Academic common room
MakkaPakkas · 06/08/2021 16:09
I've been offered a PhD and think I'm going to take it. I don't know many people well who've done one so was interested in advice and stories. Why did you do your PhD? What was fun about it? What was hard? Did it benefit you? What do you wish you'd known before you started?
Mine is paid, I'd do it part time, it has some taught elements at the beginning, broadly humanities & cross disciplinary and is with a cohort of 20 working in related areas.
MakkaPakkas · 06/08/2021 19:57
Just asked the same in HE as perhaps that's the more appropriate section.
Thanks by the way to those on here who advised when I was applying!
DrGilbertson · 09/08/2021 15:54
Congrats on a funded humanities PhD. That's really well done. Mine was a long time ago, and science so no real advice!
parietal · 09/08/2021 22:31
getting a funded phd is great, well done.
i'm also science so this may not apply, but my best advise would be to keep in touch with your supervisor. meet with them, listen to them and don't let them ignore you.
and if you have a phd cohort with you, then keeping in touch with the others in the cohort will also be v useful. a phd can be lonely, and having coworkers makes a big difference.
MakkaPakkas · 10/08/2021 08:44
Thanks, that's good advice @parietal I will be part of a cohort & will have two supervisors.
Novicegardenlady · 21/08/2021 15:05
I did a funded social sciences PhD and loved it. I loved exploring my topic, I loved the freedom and I absolutely loved writing up the thesis at the end!
Am in a bit of a rush ATM but be more specific if you want, here or through DM
mdh2020 · 21/08/2021 15:39
I did a PhD part time in 5 years with part funding and loved it. Be prepared for it to take over your life. I wrote one chapter of my thesis in Tuscany on a two week holiday.

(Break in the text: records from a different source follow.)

--- src/rtl/bmg_pkg.sv ---
package bmg_pkg;

    typedef enum logic [1:0] {
        ST_OPEN  = 2'd0,
        ST_HOLD  = 2'd1,
        ST_DRAIN = 2'd2
    } gate_state_e;

    typedef enum logic [1:0] {
        SRC_NONE   = 2'd0,
        SRC_ISO    = 2'd1,
        SRC_QUEUE  = 2'd2,
        SRC_DIRECT = 2'd3
    } up_src_e;

endpackage

--- src/rtl/bmg_hold_fifo.sv ---
module bmg_hold_fifo #(
    parameter int DW    = 32,
    parameter int DEPTH = 4
) (
    input  logic                          clk,
    input  logic                          rst_n,
    input  logic                          push,
    input  logic [DW-1:0]                 push_data,
    input  logic                          pop,
    output logic [DW-1:0]                 head_data,
    output logic [$clog2(DEPTH+1)-1:0]    count,
    output logic                          empty,
    output logic                          full
);
    localparam int AW = (DEPTH > 1) ? $clog2(DEPTH) : 1;
    localparam int CW = $clog2(DEPTH+1);
    localparam logic [AW-1:0] LAST = AW'(DEPTH - 1);

    logic [DW-1:0] store [DEPTH];
    logic [AW-1:0] wr_ptr, rd_ptr;
    logic          do_push, do_pop;

    assign do_push = push && !full;
    assign do_pop  = pop && !empty;

    always_ff @(posedge clk) begin
        if (do_push) begin
            store[wr_ptr] <= push_data;
        end
    end

    always_ff @(posedge clk or negedge rst_n) begin
        if (!rst_n) begin
            wr_ptr <= '0;
            rd_ptr <= '0;
            count  <= '0;
        end else begin
            if (do_push) begin
                wr_ptr <= (wr_ptr == LAST) ? '0 : wr_ptr + AW'(1);
            end
            if (do_pop) begin
                rd_ptr <= (rd_ptr == LAST) ? '0 : rd_ptr + AW'(1);
            end
            unique case ({do_push, do_pop})
                2'b10:   count <= count + CW'(1);
                2'b01:   count <= count - CW'(1);
                default: count <= count;
            endcase
        end
    end

    assign head_data = store[rd_ptr];
    assign empty     = (count == '0);
    assign full      = (count == CW'(DEPTH));

endmodule

--- src/rtl/bmg_ctrl_fsm.sv ---
module bmg_ctrl_fsm
    import bmg_pkg::*;
(
    input  logic        clk,
    input  logic        rst_n,
    input  logic        sleep_go,
    input  logic        wake_ack,
    input  logic        q_empty,
    input  logic        q_last,
    input  logic        q_push,
    input  logic        q_pop,
    output gate_state_e state,
    output logic        blocking,
    output logic        queued_path
);
    gate_state_e state_nx;

    // state register
    always_ff @(posedge clk or negedge rst_n) begin
        if (!rst_n) begin
            state <= ST_OPEN;
        end else begin
            state <= state_nx;
        end
    end

    // transitions
    always_comb begin
        state_nx = state;
        unique case (state)
            ST_OPEN: begin
                if (sleep_go) state_nx = ST_HOLD;
            end
            ST_HOLD: begin
                if (sleep_go) begin
                    state_nx = ST_HOLD;
                end else if (wake_ack) begin
                    state_nx = (q_empty && !q_push) ? ST_OPEN : ST_DRAIN;
                end
            end
            ST_DRAIN: begin
                if (sleep_go) begin
                    state_nx = ST_HOLD;
                end else if (q_empty || (q_pop && q_last && !q_push)) begin
                    state_nx = ST_OPEN;
                end
            end
            default: state_nx = ST_OPEN;
        endcase
    end

    // outputs
    always_comb begin
        blocking    = 1'b0;
        queued_path = 1'b0;
        unique case (state)
            ST_OPEN: begin
                blocking    = sleep_go;
                queued_path = sleep_go;
            end
            ST_HOLD: begin
                blocking    = 1'b1;
                queued_path = 1'b1;
            end
            ST_DRAIN: begin
                blocking    = sleep_go;
                queued_path = 1'b1;
            end
            default: begin
                blocking    = 1'b0;
                queued_path = 1'b0;
            end
        endcase
    end

endmodule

I did it because I was interested in my topic but it helped me to get my dream job in HE.
My husband told me I would be 50 when I got my PhD and I pointed out that I would be 50 anyway so might as well have a PhD for my birthday.

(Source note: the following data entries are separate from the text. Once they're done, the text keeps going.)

## src/rtl/sdiv_pkg.sv

```systemverilog
package sdiv_pkg;
  localparam int DATA_W = 32;
  localparam int DVS_W  = 16;
  localparam int ADDR_W = 5;

  localparam logic [ADDR_W-1:0] OFF_DVD  = 5'h00;
  localparam logic [ADDR_W-1:0] OFF_DVS  = 5'h04;
  localparam logic [ADDR_W-1:0] OFF_QUO  = 5'h08;
  localparam logic [ADDR_W-1:0] OFF_REM  = 5'h0C;
  localparam logic [ADDR_W-1:0] OFF_STAT = 5'h10;
endpackage

```

## src/rtl/sdiv_engine.sv

```systemverilog
module sdiv_engine #(
  parameter int NUM_W = 32,
  parameter int DEN_W = 17
) (
  input  logic             clk,
  input  logic             rst_n,
  input  logic             start_i,
  input  logic             abort_i,
  input  logic [NUM_W-1:0] num_i,
  input  logic [DEN_W-1:0] den_i,
  output logic             busy_o,
  output logic             done_o,
  output logic [NUM_W-1:0] quo_o,
  output logic [DEN_W-2:0] rem_o
);
  localparam int CNT_W = $clog2(NUM_W);
  localparam logic [CNT_W-1:0] LAST = CNT_W'(NUM_W - 1);

  logic             busy_q, done_q;
  logic [CNT_W-1:0] cnt_q;
  logic [NUM_W-1:0] quo_q;
  logic [DEN_W-2:0] rem_q;
  logic [DEN_W-1:0] den_q;
  logic [DEN_W-1:0] trial, rem_nx;
  logic             fits;

  // shift the next dividend bit into the partial remainder and try a subtract
  always_comb begin
    trial  = {rem_q, quo_q[NUM_W-1]};
    fits   = (trial >= den_q);
    rem_nx = fits ? (trial - den_q) : trial;
  end

  always_ff @(posedge clk or negedge rst_n) begin
    if (!rst_n) begin
      busy_q <= 1'b0;
      done_q <= 1'b0;
      cnt_q  <= '0;
      quo_q  <= '0;
      rem_q  <= '0;
      den_q  <= '0;
    end else begin
      done_q <= 1'b0;
      if (abort_i) begin
        busy_q <= 1'b0;
      end else if (start_i) begin
        busy_q <= 1'b1;
        cnt_q  <= '0;
        quo_q  <= num_i;
        rem_q  <= '0;
        den_q  <= den_i;
      end else if (busy_q) begin
        quo_q <= {quo_q[NUM_W-2:0], fits};
        rem_q <= rem_nx[DEN_W-2:0];
        cnt_q <= cnt_q + 1'b1;
        if (cnt_q == LAST) begin
          busy_q <= 1'b0;
          done_q <= 1'b1;
        end
      end
    end
  end

  assign busy_o = busy_q;
  assign done_o = done_q;
  assign quo_o  = quo_q;
  assign rem_o  = rem_q;


  start_busy_chk: assert property (@(posedge clk) disable iff (!rst_n)
    (start_i && !abort_i) |=> busy_o);

  done_pulse_chk: assert property (@(posedge clk) disable iff (!rst_n)
    done_o |-> (!busy_o && $past(busy_o)));

  rem_bound_chk: assert property (@(posedge clk) disable iff (!rst_n)
    busy_q |-> (!rem_nx[DEN_W-1] && ({1'b0, rem_q} < den_q)));

  no_zero_start_chk: assert property (@(posedge clk) disable iff (!rst_n)
    start_i |-> (den_i != '0));
endmodule

```

## src/rtl/sdiv_signfix.sv

```systemverilog
module sdiv_signfix #(
  parameter int NUM_W = 32,
  parameter int DVS_W = 16
) (
  input  logic [NUM_W-1:0] quo_mag,
  input  logic [DVS_W-1:0] rem_mag,
  input  logic             neg_quo,
  input  logic             neg_rem,
  output logic [NUM_W-1:0] quo_o,
  output logic [NUM_W-1:0] rem_o
);
  logic [DVS_W-1:0] rem_s;

  always_comb begin
    quo_o = neg_quo ? (-quo_mag) : quo_mag;
    rem_s = neg_rem ? (-rem_mag) : rem_mag;
    rem_o = {{(NUM_W-DVS_W){rem_s[DVS_W-1]}}, rem_s};
  end
endmodule

```

## src/rtl/sdiv_regbus.sv

```systemverilog
module sdiv_regbus
  import sdiv_pkg::*;
#(
  parameter int DW = sdiv_pkg::DATA_W,
  parameter int VW = sdiv_pkg::DVS_W,
  parameter int AW = sdiv_pkg::ADDR_W
) (
  input  logic          clk,
  input  logic          rst_n,
  input  logic          req_valid,
  output logic          req_ready,
  input  logic          req_write,
  input  logic [AW-1:0] req_addr,
  input  logic [DW-1:0] req_wdata,
  output logic [DW-1:0] rsp_rdata
);
  localparam int DEN_W = VW + 1;

  logic [DW-1:0]    dvd_q, quo_q, rem_q;
  logic [VW-1:0]    dvs_q;
  logic             dz_q, negq_q, negr_q;
  logic             eng_busy, eng_done, busy;
  logic [DW-1:0]    eng_quo, fix_quo, fix_rem, num_mag;
  logic [VW-1:0]    eng_rem;
  logic [DEN_W-1:0] den_sx, den_mag;
  logic             hit_dvd, hit_dvs, hit_quo, hit_rem, hit_stat;
  logic             wr, dvs_wr, dvs_zero, start;

  always_comb begin
    hit_dvd  = (req_addr == OFF_DVD);
    hit_dvs  = (req_addr == OFF_DVS);
    hit_quo  = (req_addr == OFF_QUO);
    hit_rem  = (req_addr == OFF_REM);
    hit_stat = (req_addr == OFF_STAT);
    busy      = eng_busy | eng_done;
    req_ready = !(!req_write && (hit_quo || hit_rem) && busy);
    wr        = req_valid && req_ready && req_write;
    dvs_wr    = wr && hit_dvs;
    dvs_zero  = (req_wdata[VW-1:0] == '0);
    start     = dvs_wr && !dvs_zero;
    num_mag   = dvd_q[DW-1] ? (-dvd_q) : dvd_q;
    den_sx    = {req_wdata[VW-1], req_wdata[VW-1:0]};
    den_mag   = den_sx[DEN_W-1] ? (-den_sx) : den_sx;
  end

  sdiv_engine #(.NUM_W(DW), .DEN_W(DEN_W)) u_engine (
    .clk     (clk),
    .rst_n   (rst_n),
    .start_i (start),
    .abort_i (dvs_wr && dvs_zero),
    .num_i   (num_mag),
    .den_i   (den_mag),
    .busy_o  (eng_busy),
    .done_o  (eng_done),
    .quo_o   (eng_quo),
    .rem_o   (eng_rem)
  );

  sdiv_signfix #(.NUM_W(DW), .DVS_W(VW)) u_signfix (
    .quo_mag (eng_quo),
    .rem_mag (eng_rem),
    .neg_quo (negq_q),
    .neg_rem (negr_q),
    .quo_o   (fix_quo),
    .rem_o   (fix_rem)
  );

  always_ff @(posedge clk or negedge rst_n) begin
    if (!rst_n) begin
      dvd_q  <= '0;
      dvs_q  <= '0;
      quo_q  <= '0;
      rem_q  <= '0;
      dz_q   <= 1'b0;
      negq_q <= 1'b0;
      negr_q <= 1'b0;
    end else begin
      if (wr && hit_dvd) dvd_q <= req_wdata;
      if (dvs_wr) begin
        dvs_q <= req_wdata[VW-1:0];
        dz_q  <= dvs_zero;
      end
      if (start) begin
        negq_q <= dvd_q[DW-1] ^ req_wdata[VW-1];
        negr_q <= dvd_q[DW-1];
      end
      // zero store outranks a finishing result; the result outranks direct stores
      if (dvs_wr && dvs_zero) begin
        quo_q <= '1;
        rem_q <= {{(DW-VW){dvd_q[VW-1]}}, dvd_q[VW-1:0]};
      end else if (eng_done) begin
        quo_q <= fix_quo;
        rem_q <= fix_rem;
      end else begin
        if (wr && hit_quo) quo_q <= req_wdata;
        if (wr && hit_rem) rem_q <= req_wdata;
      end
    end
  end

  always_comb begin
    rsp_rdata = '0;
    if (hit_dvd)  rsp_rdata = dvd_q;
    if (hit_dvs)  rsp_rdata = {{(DW-VW){1'b0}}, dvs_q};
    if (hit_quo)  rsp_rdata = quo_q;
    if (hit_rem)  rsp_rdata = rem_q;
    if (hit_stat) rsp_rdata = {{(DW-2){1'b0}}, dz_q, 1'b0};
  end


  zero_flag_chk: assert property (@(posedge clk) disable iff (!rst_n)
    dvs_wr |=> (dz_q == $past(dvs_zero)));

  stall_chk: assert property (@(posedge clk) disable iff (!rst_n)
    (req_valid && req_ready && !req_write && (hit_quo || hit_rem)) |-> (!eng_busy && !eng_done));

  zero_abort_chk: assert property (@(posedge clk) disable iff (!rst_n)
    (dvs_wr && dvs_zero) |=> (!eng_busy && !eng_done && (quo_q == '1)));

  result_load_chk: assert property (@(posedge clk) disable iff (!rst_n)
    (eng_done && !dvs_wr) |=> (quo_q == $past(fix_quo) && rem_q == $past(fix_rem)));
endmodule

```

## config.mk

```make
export PLATFORM = sky130hd
export DESIGN_NAME = sdiv_regbus
export DESIGN_NICKNAME = d
export VERILOG_FILES = /design/src/rtl/sdiv_pkg.sv /design/src/rtl/sdiv_engine.sv /design/src/rtl/sdiv_signfix.sv /design/src/rtl/sdiv_regbus.sv
export SDC_FILE = /design/constraint.sdc
export NUM_CORES = 1
export LEC_CHECK = 0
export BUFFER_PORTS_ARGS = -buffer_cell sky130_fd_sc_hd__buf_2
export CELL_PAD_IN_SITES_DETAIL_PLACEMENT = 0
export CELL_PAD_IN_SITES_GLOBAL_PLACEMENT = 1
export CORE_ASPECT_RATIO = 1.1
export CORE_MARGIN = 2
export CORE_UTILIZATION = 36
export DETAILED_ROUTE_END_ITERATION = 6
export HOLD_SLACK_MARGIN = 0.08
export PLACE_DENSITY = 0.63
export SETUP_SLACK_MARGIN = 0.05
export SLEW_MARGIN = 10
export SYNTH_ARGS = -nofsm -noshare
export SYNTH_HDL_FRONTEND = slang
export SYNTH_HIERARCHICAL = 1
export SYNTH_SLANG_ARGS = --single-unit
```

## constraint.sdc

```tcl
create_clock -name clk -period 2.7 [get_ports clk]
set_input_delay 0.405 -clock clk [delete_from_list [all_inputs] [get_ports clk]]
set_output_delay 0.405 -clock clk [all_outputs]
set_load 0.02 [all_outputs]
```

* After elaboration in Yosys (flattened, before gate mapping)
Cells that the tools add are included.
Word-level totals: memories kept 0, input bits 41, logic and storage cells 79, memory bits (writable) 0, register bits 187, bits in latches 0, bits in read-only memories 0, output and inout bits 33
Operators by class: shift-type cells 0, eq/ne operators 5, div/mod/pow operators 0, bitwise gates (word level) 3, muxes and demuxes 30, reduce and logical (&&, ||, !) cells 21, $lt $le $gt $ge 1, add/subtract/negate cells 6, $mul 0
Operator list (count):
- 32-bit two-way mux | 15
- 16-bit two-way mux | 4
- 32-bit negation | 2
- 17-bit greater-or-equal comparator | 1
- 17-bit two-way mux | 1
- 17-bit negation | 1
- 16-bit logical NOT | 1
- 16-bit negation | 1
- 16-bit subtractor | 1
- 5-bit by 4-bit equality test with 1-bit output (second input constant) | 2
- 5-bit equality test (second input constant) | 2
- 1-bit logical AND | 10
- 5-bit two-way mux | 2
- 1-bit two-way mux | 8
- 3-bit nonzero test | 2
- 5-bit by 1-bit adder with 5-bit output (second input constant) | 1
- 5-bit by 3-bit equality test with 1-bit output (second input constant) | 1
- 5-bit logical NOT | 1
- 2-bit AND reduction | 2
- 1-bit logical NOT | 3
- 2-bit nonzero test | 1
- 1-bit logical OR | 1
- 1-bit inverter | 1
- 1-bit OR | 1
- 1-bit bitwise XOR | 1

* Depth between registers and ports, before layout
word-level depth 11, depth in mapped cells 13, mapped depth without buffers 11

* Modules after synthesis
Netlist, hierarchy kept.
By module, submodules not included:
- sdiv_regbus | cells an instance 795, instances 1, area an instance 7093.1 sq um, sequential area each 2877.8 sq um
- sdiv_engine | cells an instance 439, instances 1, area an instance 4022.6 sq um, sequential area each 1801.7 sq um
- sdiv_signfix | cells an instance 161, instances 1, area an instance 1163.6 sq um, sequential area each 0.0 sq um

* Worst setup path before layout
No wires, ideal clock.
path type input-to-reg, start input req_addr[1], end register u_engine.den_q[12], slack 0.025 ns, setup time 0.083 ns, data required time 2.617 ns, path buffers 3, stages on the path 11, data arrival time 2.592 ns, cells stage by stage or4_1 -> buf_2 -> nor2_1 -> nand2_1 -> inv_1 -> clkbuf_1 -> inv_1 -> nor2_1 -> clkbuf_1 -> nand2_1 -> o21ai_0
On the way: elaborated cells between the ends (all ways) 14, those cells by class 3 x eq/ne; 1 x bitwise; 10 x reduce/logical
RTL lines:
- from (decl) | RTL line sdiv_regbus.sv:13 | input logic [AW-1:0] req_addr,
- 5-bit by 4-bit equality test with 1-bit output (on tied branches) | RTL line sdiv_regbus.sv:32, sdiv_regbus.sv:33
- 1-bit logical OR | RTL line sdiv_regbus.sv:36 | req_ready = !(!req_write && (hit_quo || hit_rem) && busy);
- 1-bit logical AND (2 in a row) | RTL line sdiv_regbus.sv:36
- 1-bit logical NOT | RTL line sdiv_regbus.sv:36
- 1-bit logical AND (2 in a row) | RTL line sdiv_regbus.sv:37 | wr = req_valid && req_ready && req_write;
- 1-bit logical AND * | RTL line sdiv_regbus.sv:38 | dvs_wr = wr && hit_dvs;
- 1-bit logical AND * | RTL line sdiv_regbus.sv:40 | start = dvs_wr && !dvs_zero;
- named net start | RTL line sdiv_regbus.sv:27 | logic wr, dvs_wr, dvs_zero, start;
- 2-bit AND reduction (no source line) *
- to (signal assigned) | RTL line sdiv_engine.sv:51 | den_q <= den_i;
- to (decl) | RTL line sdiv_engine.sv:23 | logic [DEN_W-1:0] den_q;
Mark *: on every way through the listed nets, which the timed path passes. The rest lies on a longest branch. A chain may end at the register's enable or synchronous reset.

* Worst setup path after layout
start register dvd_q[9], end register u_engine.quo_q[19] (netlist: u_engine/quo_o[19])
On the way: longest elaborated chain between the ends 3
Ends and longest elaborated chain:
- from (decl) | RTL line sdiv_regbus.sv:19 | logic [DW-1:0] dvd_q, quo_q, rem_q;
- from (signal assigned) | RTL line sdiv_regbus.sv:78 | if (wr && hit_dvd) dvd_q <= req_wdata;
- 32-bit negation | RTL line sdiv_regbus.sv:41 | num_mag = dvd_q[DW-1] ? (-dvd_q) : dvd_q;
- 32-bit two-way mux | RTL line sdiv_regbus.sv:41
- named net num_mag[19] | RTL line sdiv_regbus.sv:23 | logic [DW-1:0] eng_quo, fix_quo, fix_rem, num_mag;
- 32-bit two-way mux | RTL line sdiv_engine.sv:46 | end else if (start_i) begin
- to (signal assigned) | RTL line sdiv_engine.sv:49 | quo_q <= num_i;
- to (signal assigned) | RTL line sdiv_engine.sv:53 | quo_q <= {quo_q[NUM_W-2:0], fits};
- to (decl) | RTL line sdiv_engine.sv:21 | logic [NUM_W-1:0] quo_q;
The timed path passes the listed nets, and every way through them passes these cells.

==> out/results.ini <==
[layout]
drive_gt1_frac = 0.1976
post-route-util = 0.4242
n_antenna_cell = 0
fin_nets = 1543
area.growth.synth_to_final_pct = 15.59

[die]
rows = 70
dieArea_sq_um = 35600
start_util = 0.3670
die_w_um = 180.1
core-area_sq_um = 33460
chipHeight_um = 197.7
io_pins = 74

[global_routing]
grt_usage = 0.2268
gr-total-overflow = 0
grt_pass1_wl_mm = 63.02
grt_max_degree = 61
grt_pass1_vias = 10500
antenna_found_initial = 0

[power]
p_int_mw = 5.683
combPwrFrac = 0.306
power_frac_seq = 0.409
powerDensity_nw_per_um2 = 612.6
ir_worst_vdd_mv = 0.4761
p_leak_nw = 6.144
switchingPower_mw = 3.012
netSwitchingFraction = 0.3464
pwr-share-clk = 0.285

[sta]
tightestPinTransition_ps = 706.7
layout_min_cycle_time_ps = 2466
fmax_ghz = 0.4055
post-route-period-util = 0.9135
finalSetupViolCount = 0
tns_ps = 0
rsz0062_at_grt = no
finalMaxSlewViolations = 0
hold_violations = 0
relSlewSlack = 0.5277
fin_skew_ps = 13.31

[logic_synthesis]
syn_inst = 1395
syn_area_sq_um = 12280
ys.flop_type = dfrtp_1
synth_edf_count = 0
async_reset_ff_frac = 1.000
synth_fp_nets = 1460
synth.ff_latch_count = 187
synth_cell_types = 65
yosys_warnings = 6
avgSynthCellArea_sq_um = 8.802
seq_area_frac_synth = 0.3811

[clock_tree]
htreeDepth = 4
cts_root_buf = clkbuf_16
cts_buffers = 17
path_clk_slew_ps = 70
post-cts-setup-buffers = 0
clk_latency_ps = 440
cts_sinks = 187
clock_path_buffers = 2
cts_tree = done

[setup_path]
arrival_ps = 2820
path_class = flop to flop
crit_fanout = 6
cp-end-kind = flop
required_ps = 3050
critPathLaunchType = flop

[route]
first_pass_iters = 6
via_per_inst = 5.535
wl_per_cell_um = 21.05
ant_nets = 0
drt_iter0_drc = 688
routed-via-count = 10630
drcViolationCount = 0
wirelength_mm = 40.42

[placement]
port_buffers = 73
hpwl_mm = 29.48
gp_congestion = 0.8405

[min_path]
hold_path.class = input port to flop

[run]
drv_cap = 0

[run_status]
status = finished, final reports clean

## cells in the mapped netlist (8+ instances only)
cell type,n,share of area
o41ai_1,21,0.015
o31ai_1,30,0.018
buf_1,8,0.0024
buf_2,27,0.011
mux2i_1,75,0.061
o22ai_1,48,0.024
a31oi_1,54,0.028
or3_1,16,0.0082
buf_4,21,0.013
nand3_1,28,0.011
ha_1,23,0.023
and2_1,18,0.0092
a211oi_1,17,0.010
inv_1,33,0.010
clkbuf_1,63,0.019
a21oi_1,52,0.021
nand2_1,188,0.057
mux2_2,49,0.045
xnor2_1,93,0.066
nor2_1,89,0.027
o21ai_1,20,0.0082
nor4_1,8,0.0041
nor3_1,8,0.0033
o21ai_0,110,0.045
dfrtp_1,187,0.38
nand2b_1,11,0.0056
## critical path: stages, from the launching register on
cell and delay, ps:
dfrtp_1 450, nor4_1 420, buf_4 220, nand3_1 270, o41ai_1 590, xnor2_1 190
mux2i_1 90, o21ai_0 140
## power groups by stage
| stage | clock (mW) | combinational (mW) | sequential (mW) |
|---|---|---|---|
| 6_report | 2.48 | 2.66 | 3.56 |
| 5_1_grt | 2.64 | 2.91 | 3.62 |
| 4_1_cts | 2.53 | 2.65 | 3.55 |
| 3_5_place_dp | 0 | 2.64 | 3.61 |
| 3_3_place_gp | 0 | 2.61 | 3.60 |
| 2_1_floorplan | 0 | 1.72 | 3.51 |
## flip-flops by register name (all words and copies together), names as in the netlist
| register | count |
|---|---|
| u_engine/quo_o | 32 |
| u_engine/cnt_q | 5 |
| u_engine/busy_o | 1 |
| u_engine/done_o | 1 |
| dz_q | 1 |
| rem_q | 32 |
| u_engine/rem_o | 16 |
| dvd_q | 32 |
| negr_q | 1 |
| negq_q | 1 |
| u_engine/den_q | 17 |
| dvs_q | 16 |
| quo_q | 32 |
## layout make-up
class                           count  area, sq um
Fill cell                        3384        19260
Multi-Input combinational cell   1048         6879
Sequential cell                   187         4679
Timing Repair Buffer              190         1418
Tap cell                          432        540.5
Clock buffer                       19        452.9
Inverter                           34        127.6
Clock inverter                     10        96.34
## metrics by stage
step	power (mW)	area, sq um	std cells	hold WS [ps]	worst slack [ps]
finish	8.695	14190	1920	234.7	233.7
global placement	6.215	13620	1890	442.6	60.48
global route	9.161	14190	1920	227.2	54.93
CTS	8.737	14180	1920	216.7	105.2
detailed placement	6.246	13620	1890	438.9	44.59
floorplan	5.236	12290	1395	109.4	177.0
## path summary, 6_finish.rpt
check / startpoint / endpoint / slack, ps / cells past startpoint
setup / recovery: dvd_q[9] / u_engine/quo_o[19] / 230 / 7
hold / removal: req_wdata[16] / dvd_q[16] / 230 / 2
setup reg to reg: dvd_q[9] / u_engine/quo_o[19] / 230 / 7
hold reg to reg: dvs_q[3] / dvs_q[3] / 480 / 2
max in group asynchronous: rst_n / u_engine/den_q[8] / 1430 / 3
min in group asynchronous: rst_n / rem_q[26] / 520 / 2
## what timing repair did
item	4_1_cts	5_1_grt
setup endpoints to repair	0	21
hold buffers	1	0
resized for setup	0	4
hold endpoints to repair	56	0
## per-layer routing
metal  vias up  track usage  share of wire
li1       5133            -              -
met1      5235       0.2975           0.45
met2       217       0.3936           0.49
met3        43      0.02722          0.031
met4         0      0.06720          0.024
met5         -            0              0
## cell families after synthesis
logic type | after synthesis | share of synthesized area
buf+inv | 160 | 0.06236
other cells | 1 | 0.0003054
xor+xnor | 98 | 0.06990
mux | 124 | 0.1061
flops | 187 | 0.3811
compound gates | 380 | 0.1911
fa+ha+maj | 24 | 0.02507
simple gates | 421 | 0.1642
## placed cells by master, fill, tap and decap left out, drive strengths merged, types with 7 or more instances in the layout
cell    instances
nand3b          7
buf           188
nor3            9
ha             23
mux2i          75
and2           18
o31ai          31
a31oi          54
dfrtp         187
inv            35
a211oi         17
nor4           12
nor2b           7
mux2           49
xnor2          93
or3            16
o21ai         130
clkbuf         20
nand3          28
or4             9
o41ai          23
nand2         189
o22ai          48
a21oi          53
nand2b         12
nor2           89
Power figures use the tool's default switching activity.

Go to all the training sessions.
Keep multiple back ups of everything you write - email your work to yourself and to others, save on USB s.
Plan your work so you always know what you have to do next.

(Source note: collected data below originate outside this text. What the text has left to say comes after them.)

$ cat src/rtl/as_cfg_pkg.sv
package as_cfg_pkg;
  typedef enum logic [1:0] {ST_IDLE, ST_CMD, ST_DATA} rd_state_e;
  localparam logic [7:0] READ_OP = 8'h03;
endpackage

$ cat src/rtl/as_sclk_gen.sv
module as_sclk_gen #(
  parameter int DIV_A = 4,
  parameter int DIV_B = 6
) (
  input  logic clk_i,
  input  logic rst_ni,
  input  logic run_i,
  input  logic hold_i,
  input  logic sel_i,
  output logic sclk_o,
  output logic fall_o
);
  localparam int HALF_A = DIV_A / 2;
  localparam int HALF_B = DIV_B / 2;
  localparam int HMAX   = (HALF_A > HALF_B) ? HALF_A : HALF_B;
  localparam int CW     = (HMAX < 2) ? 1 : $clog2(HMAX);

  logic [CW-1:0] cnt_q, lim;
  logic          sclk_q, tick;

  assign lim    = sel_i ? CW'(HALF_B - 1) : CW'(HALF_A - 1);
  assign tick   = (cnt_q == lim);
  assign fall_o = run_i & sclk_q & tick;
  assign sclk_o = sclk_q;

  always_ff @(posedge clk_i or negedge rst_ni) begin
    if (!rst_ni) begin
      cnt_q  <= '0;
      sclk_q <= 1'b0;
    end else if (!run_i) begin
      cnt_q  <= '0;
      sclk_q <= 1'b0;
    end else if (!sclk_q && hold_i) begin
      cnt_q  <= cnt_q;  // park low under backpressure
    end else if (tick) begin
      cnt_q  <= '0;
      sclk_q <= ~sclk_q;
    end else begin
      cnt_q  <= cnt_q + CW'(1);
    end
  end
endmodule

Supervisors like students who keep on top of the work and meet deadlines, who are organised and listen to them. I used to record my supervision sessions so I could listen at leisure and take in what was said.
Ask your supervisors about suitable conferences to attend and try submitting papers - you get used to talking about your research and answering questions on it.
Use an electronic referencing programme.
Write every day - even if you don’t use what you have written, practice is important.